» Exercise description
Search the records for the string "inverters", and show each line where it appears.

Dataset entries:
`src/rtl/piece_lock_if.sv`:
```
// Request/status bundle between the piece spawner (master) and piece_lock (slave).
interface piece_lock_if;
    logic        lock_req;
    logic [3:0]  piece_x;
    logic [4:0]  piece_y;
    logic [15:0] piece_mask;
    logic        busy;
    logic        lock_done;
    logic        collision;
    logic        update;
    logic        game_over;

    modport master (
        output lock_req, piece_x, piece_y, piece_mask,
        input  busy, lock_done, collision, update, game_over
    );

    modport slave (
        input  lock_req, piece_x, piece_y, piece_mask,
        output busy, lock_done, collision, update, game_over
    );
endinterface

```
`src/rtl/piece_lock.sv`:
```
// Validates a settled tetromino against a board snapshot and merges it in, feeding clear_lines.
// Optional PIECE_COUNT_EN adds the pieces_locked counter port.
module piece_lock #(
    parameter int ROWS = 22,
    parameter int COLS = 12
) (
    input  logic                      vsync,
    input  logic                      reset,
    piece_lock_if.slave               lock_bus,
    input  logic [ROWS-1:0][COLS-1:0] in_row_contents,
`ifdef PIECE_COUNT_EN
    output logic [15:0]               pieces_locked,
`endif
    output logic [ROWS-1:0][COLS-1:0] row_contents
);

    typedef enum logic [2:0] {IDLE, CHECK, MERGE, DONE, FAULT} state_t;

    state_t state, state_next;

    logic [1:0]                row_idx;
    logic                      hit_acc;
    logic [3:0]                snap_x;
    logic [4:0]                snap_y;
    logic [15:0]               snap_mask;
    logic [ROWS-1:0][COLS-1:0] snap;
    logic                      game_over;

    logic                      accept;
    logic [3:0]                mask_row;
    logic [19:0]               shifted;
    logic [5:0]                cell_y;
    logic [COLS-1:0]           board_row;
    logic                      row_valid;
    logic                      row_hit;
    logic [ROWS-1:0][COLS-1:0] merged;

    logic busy, update, lock_done, collision;

    assign accept = (state == IDLE) && lock_bus.lock_req && !game_over;

    // The current mask row is shifted into board columns once; anything landing above
    // COLS-1 or on a row outside the board is a collision, as is overlap with the snapshot.
    always_comb begin
        mask_row  = snap_mask[{row_idx, 2'b00} +: 4];
        shifted   = 20'(mask_row) << snap_x;
        cell_y    = 6'(snap_y) + 6'(row_idx);
        board_row = '0;
        row_valid = 1'b0;
        merged    = snap;
        for (int i = 0; i < ROWS; i++) begin
            if (cell_y == 6'(i)) begin
                board_row = snap[i];
                row_valid = 1'b1;
                merged[i] = snap[i] | shifted[COLS-1:0];
            end
        end
        row_hit = (mask_row != 4'd0) &&
                  (!row_valid || (shifted[19:COLS] != '0) ||
                   ((shifted[COLS-1:0] & board_row) != '0));
    end

    always_ff @(posedge vsync) begin
        if (reset) state <= IDLE;
        else       state <= state_next;
    end

    always_comb begin
        state_next = state;
        busy       = 1'b1;
        update     = 1'b0;
        lock_done  = 1'b0;
        collision  = 1'b0;
        case (state)
            IDLE: begin
                busy = 1'b0;
                if (accept) state_next = CHECK;
            end
            CHECK: begin
                if (row_idx == 2'd3) state_next = (hit_acc || row_hit) ? FAULT : MERGE;
            end
            MERGE: begin
                if (row_idx == 2'd3) state_next = DONE;
            end
            DONE: begin
                update     = 1'b1;
                lock_done  = 1'b1;
                state_next = IDLE;
            end
            FAULT: begin
                lock_done  = 1'b1;
                collision  = 1'b1;
                state_next = IDLE;
            end
            default: state_next = IDLE;
        endcase
    end

    // row_contents tracks the live board only in IDLE; otherwise it holds the snapshot
    // and is loaded with the merged image on the edge that enters DONE.
    always_ff @(posedge vsync) begin
        if (reset) begin
            row_idx      <= 2'd0;
            hit_acc      <= 1'b0;
            snap_x       <= 4'd0;
            snap_y       <= 5'd0;
            snap_mask    <= 16'd0;
            snap         <= '0;
            row_contents <= '0;
            game_over    <= 1'b0;
`ifdef PIECE_COUNT_EN
            pieces_locked <= 16'd0;
`endif
        end else begin
            case (state)
                IDLE: begin
                    row_contents <= in_row_contents;
                    row_idx      <= 2'd0;
                    hit_acc      <= 1'b0;
                    if (accept) begin
                        snap      <= in_row_contents;
                        snap_x    <= lock_bus.piece_x;
                        snap_y    <= lock_bus.piece_y;
                        snap_mask <= lock_bus.piece_mask;
                    end
                end
                CHECK: begin
                    hit_acc <= hit_acc | row_hit;
                    row_idx <= row_idx + 2'd1;
                    if (row_idx == 2'd3 && (hit_acc || row_hit)) game_over <= 1'b1;
                end
                MERGE: begin
                    snap    <= merged;
                    row_idx <= row_idx + 2'd1;
                    if (row_idx == 2'd3) row_contents <= merged;
                end
                DONE: begin
`ifdef PIECE_COUNT_EN
                    pieces_locked <= pieces_locked + 16'd1;
`endif
                end
                default: begin
                end
            endcase
        end
    end

    assign lock_bus.busy      = busy;
    assign lock_bus.update    = update;
    assign lock_bus.lock_done = lock_done;
    assign lock_bus.collision = collision;
    assign lock_bus.game_over = game_over;

endmodule

```
`src/flat_wrapper.sv`:
```
// flat-port wrapper written by rule: the top's interface ports become plain ports
module piece_lock_flat 
#(
    parameter int ROWS = 22,
    parameter int COLS = 12
)
  (vsync, reset, in_row_contents, row_contents, lock_bus_lock_req, lock_bus_piece_x, lock_bus_piece_y, lock_bus_piece_mask, lock_bus_busy, lock_bus_lock_done, lock_bus_collision, lock_bus_update, lock_bus_game_over);
  piece_lock_if lock_bus_i ();
  input  logic vsync;
  input  logic reset;
  input  logic [ROWS-1:0][COLS-1:0] in_row_contents;
  output logic [ROWS-1:0][COLS-1:0] row_contents;
  input wire logic [$bits(lock_bus_i.lock_req)-1:0] lock_bus_lock_req;
  input wire logic [$bits(lock_bus_i.piece_x)-1:0] lock_bus_piece_x;
  input wire logic [$bits(lock_bus_i.piece_y)-1:0] lock_bus_piece_y;
  input wire logic [$bits(lock_bus_i.piece_mask)-1:0] lock_bus_piece_mask;
  output wire logic [$bits(lock_bus_i.busy)-1:0] lock_bus_busy;
  output wire logic [$bits(lock_bus_i.lock_done)-1:0] lock_bus_lock_done;
  output wire logic [$bits(lock_bus_i.collision)-1:0] lock_bus_collision;
  output wire logic [$bits(lock_bus_i.update)-1:0] lock_bus_update;
  output wire logic [$bits(lock_bus_i.game_over)-1:0] lock_bus_game_over;
  assign lock_bus_i.lock_req = lock_bus_lock_req;
  assign lock_bus_i.piece_x = lock_bus_piece_x;
  assign lock_bus_i.piece_y = lock_bus_piece_y;
  assign lock_bus_i.piece_mask = lock_bus_piece_mask;
  assign lock_bus_busy = lock_bus_i.busy;
  assign lock_bus_lock_done = lock_bus_i.lock_done;
  assign lock_bus_collision = lock_bus_i.collision;
  assign lock_bus_update = lock_bus_i.update;
  assign lock_bus_game_over = lock_bus_i.game_over;
  piece_lock #(.ROWS(ROWS), .COLS(COLS)) u_core (.vsync(vsync), .reset(reset), .lock_bus(lock_bus_i), .in_row_contents(in_row_contents), .row_contents(row_contents));
endmodule
```
`config.mk`:
```
export PLATFORM = sky130hd
export DESIGN_NAME = piece_lock_flat
export DESIGN_NICKNAME = d
export VERILOG_FILES = /design/src/rtl/piece_lock_if.sv /design/src/rtl/piece_lock.sv /design/src/flat_wrapper.sv
export SDC_FILE = /design/constraint.sdc
export NUM_CORES = 2
export LEC_CHECK = 0
export ABC_AREA = 1
export CORE_UTILIZATION = 51
export CTS_CLUSTER_DIAMETER = 60
export DETAILED_ROUTE_END_ITERATION = 8
export PLACE_DENSITY = 0.81
export SETUP_SLACK_MARGIN = 0.1
export SLEW_MARGIN = 40
export SYNTH_ARGS = -nofsm -noshare
export SYNTH_HDL_FRONTEND = slang
export SYNTH_SLANG_ARGS = --single-unit
export TNS_END_PERCENT = 20
```
`constraint.sdc`:
```
create_clock -name vsync -period 3.9 [get_ports vsync]
set_clock_uncertainty 0.05 [all_clocks]
set_input_delay 0.39 -clock vsync [delete_from_list [all_inputs] [get_ports vsync]]
set_output_delay 0.39 -clock vsync [all_outputs]
set_load 0.05 [all_outputs]
```
==> metrics.md <==
| Metric | Value |
|---|---|
| Status | completed |
| Met1 Wirelength | 40000 microns |
| Transition time of the tightest slew-check pin | roughly 0.88 ns |
| WL met3 | about 10000 microns |
| Top routing layer in use | met5 |
| Routed len/inst | between 20 and 25 microns |
| Period utilisation layout | 0.965 |
| Vias in the first global route | between 20000 and 30000 |
| Worst path slowest cell | dfxtp_2 |
| Worst-Skew Late Latency | a little over 0.6 ns |
| Layout cells sized above 1 | 0.0699 |
| Sequential area share after synthesis | 0.448 |
| Total grt overflow | 0 |
| R2r setup slk | about 0.14 ns |
| Port Buffers | 560 |
| Power per Cell Area | just over 900 nW/um^2 |
| Synth area leader | dfxtp_1 |
| Syn. warnings | 0 |
| Residual DRC count | 0 |
| Post-synth ARST share | 0 |
| Kind of end point of the critical path | flop |
| CTS Buffer Depth | 3 |
| Hold-critical path depth | 3 |
| Fin. Hold Viols | 0 |
| TritonRoute pass-1 iters | 6 |
| Hold WC Path Type | input pin to flop |
| Type of element launching the critical path | flop |
| Final TNS setup | 0 ns |
| Total detailed-routing wirelength | between 100000 and 150000 microns |
| Syn nets | between 3000 and 4000 |
| Worst EP required | approximately 4.4 ns |
| Worst-path fanout max | 4 |
| Final net count | between 4000 and 5000 |
| Worst Hold Slack | around 0.34 ns |
| Total GRT Usage | 0.390 |
| Most frequent cells in the layout | o21ai_0 (1021), a21oi_1 (607), clkdlybuf4s50_1 (560), dfxtp_1 (558), nand2_1 (301) |
| Synth area leaders | dfxtp_1 (45%), o21ai_0 (20%), a21oi_1 (12%) |
| Worst rel slew slack | 0.415 |
| CTS sink cnt | 560 |
| Critical path type | flop to flop |
| Fin util | 0.692 |
| Die X | 223 microns |
| Peak supply drop | 0.724 mV |
| CP dominant cell by count | nand2_1 |
| Yosys reg bits | 560 |
| H-tree levels | 2 |
| CP max stage delay | 0.35 ns |
| Mean post-synth cell area | about 7 sq um |
| Yosys cell types | 40 |
| Initial core utilization | 0.521 |
| P_leak | around 13 nW |
| Mapped Cells | 3477 |
| RSZ-0062 raised after global routing | true |
| Post-Layout Inst Area | 33300 sq um |
| Number of flops mapped to enable cells by yosys | 0 |
| Chip Height | 223 microns |
| DP Wirelength | approximately 70000 microns |
| Yosys top cell area share | 0.448 |
| Vias | around 28000 |
| Pin count of the biggest net entering global routing | approximately 190 |
| Post-DRT Antenna Nets | 0 |
| Post-synthesis cell area | 25000 sq um |
| Prevailing post-synth register cell | dfxtp_1 |
| Dpl cell area | ~31000 sq um |
| F_max | 266 MHz |
| Starting DRC count in detailed routing | slightly below 4000 |
| Slew Viols, Final | 0 |
| IO Pins | 561 |
| Max_cap viols | 0 |
| Die Area | about 50000 sq um |
| Tmin final | between 3 and 4 ns |
| Vias per cell | 6.10 |
| Routed met2 length | 45800 microns |
| Reg clk slew, reported paths | roughly 0.06 ns |
| Commonest non-fill, non-tap cell in the layout | o21ai_0 |
| Fill cells | just over 4000 |
| CP Data Arrival Time | 4.28 ns |
| TritonCTS buffer count | 58 |
| Final setup vio count | 0 |
| # rows | 80 |
| Clock tree from TritonCTS | yes |
| Global-route wire length before repair | 151000 microns |
| Area Growth Syn to Fin | 33.0% |
| Root Driver | clkbuf_16 |
| Core area | 48000 sq um |
| Initial antenna violation count | 6 |
| FF-to-FF path depth | 32 |
| Placer Congestion | about 0.94 |
where the power goes:
group | leakage [nW] | internal [mW] | switching, mW
registers | 4.66 | 7.97 | 1.75
logic | 7.12 | 4.60 | 11.0
clock network | 0.896 | 2.99 | 2.35
total | 12.7 | 15.6 | 15.1
layout make-up:
type / instances / area [sq um] / share of cell area
repair inverters: 1 / 6.26 / 0.000188
clock buffers: 87 / 1690 / 0.0509
flip-flops and latches: 560 / 11200 / 0.337
diodes: 4 / 10.0 / 0.000301
clock inverters: 19 / 119 / 0.00357
multi-input cells: 2456 / 12200 / 0.366
well taps: 615 / 769 / 0.0231
repair buffers: 672 / 6670 / 0.200
inverters: 152 / 613 / 0.0184
through the flow:
stage,cells,power (mW),worst slack [ns]
finish,4566,30.7,0.136
global route,4564,32.1,-0.149
CTS,4558,30.3,0.124
detailed placement,4452,24.9,0.141
global placement,4452,24.8,0.185
floorplan,3477,19.1,0.806
logic make-up after synthesis:
kind of cell | count (synthesis) | share of synthesized area
fa+ha+maj | 4 | 0.00230
simple gates | 711 | 0.120
buf+inv | 461 | 0.0707
compound gates | 1740 | 0.358
flops | 560 | 0.448
xor+xnor | 1 | 0.000651
cell usage after synthesis, types with 3 or more instances:
cell type and n:
o21ai_0 1022, a21oi_1 607, dfxtp_1 560, nand2_1 306
clkbuf_1 290, nor2_1 283, inv_1 129, o211ai_1 82
nand3_1 53, nand4_1 31, inv_2 16, o21ai_1 13
buf_2 8, nor3_1 8, buf_1 6, clkinv_1 5
nand2_2 5, nand2_4 5, nand3_2 5, nor2_2 5
buf_4 4, a211oi_1 3, a22oi_1 3, ha_1 3
nor2_4 3, o22ai_1 3
repair_timing:
item / 4_1_cts / 5_1_grt
pin swaps: 0 / 15
hold buffers: 0 / 0
hold endpoints to repair: 0 / 0
resized for setup: 1 / 28
cloned: 0 / 1
setup endpoints to repair: 1 / 4
setup buffers: 0 / 3
critical path, delay by kind of cell (launching register included):
kind                     cells  cell delay (ns)
XOR/XNOR                     1             0.12
flip-flops                   1             0.35
buffers and inverters        7             0.60
AO/OA/AOI/OAI                2             0.20
AND/OR/NAND/NOR             20             1.93
adder cells (fa/ha/maj)      2             0.48
layer usage:
layer	global-route usage	vias to the layer above
met5	0	-
met3	0.0748	346
met4	0.210	4
met1	0.507	12800
li1	-	13000
met2	0.611	1694
flip-flops by register name, indices dropped and copies added, names as in the netlist:
| register | count |
|---|---|
| u_core.lock_bus.game_over | 1 |
| u_core.snap_mask | 16 |
| u_core.snap | 264 |
| u_core.row_idx | 2 |
| u_core.snap_x | 4 |
| u_core.row_contents | 264 |
| u_core.state | 3 |
| u_core.hit_acc | 1 |
| u_core.snap_y | 5 |
worst paths after layout:
path	start	to
setup reg to reg	u_core.row_idx[0]	u_core.state[1]
hold reg to reg	u_core.hit_acc	u_core.hit_acc
setup / recovery	u_core.row_idx[0]	u_core.state[1]
hold / removal	lock_bus_piece_mask[9]	u_core.snap_mask[9]
Power figures use the tool's default switching activity.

» Answer to this problem
repair inverters: 1 / 6.26 / 0.000188
clock inverters: 19 / 119 / 0.00357
inverters: 152 / 613 / 0.0184
buffers and inverters        7             0.60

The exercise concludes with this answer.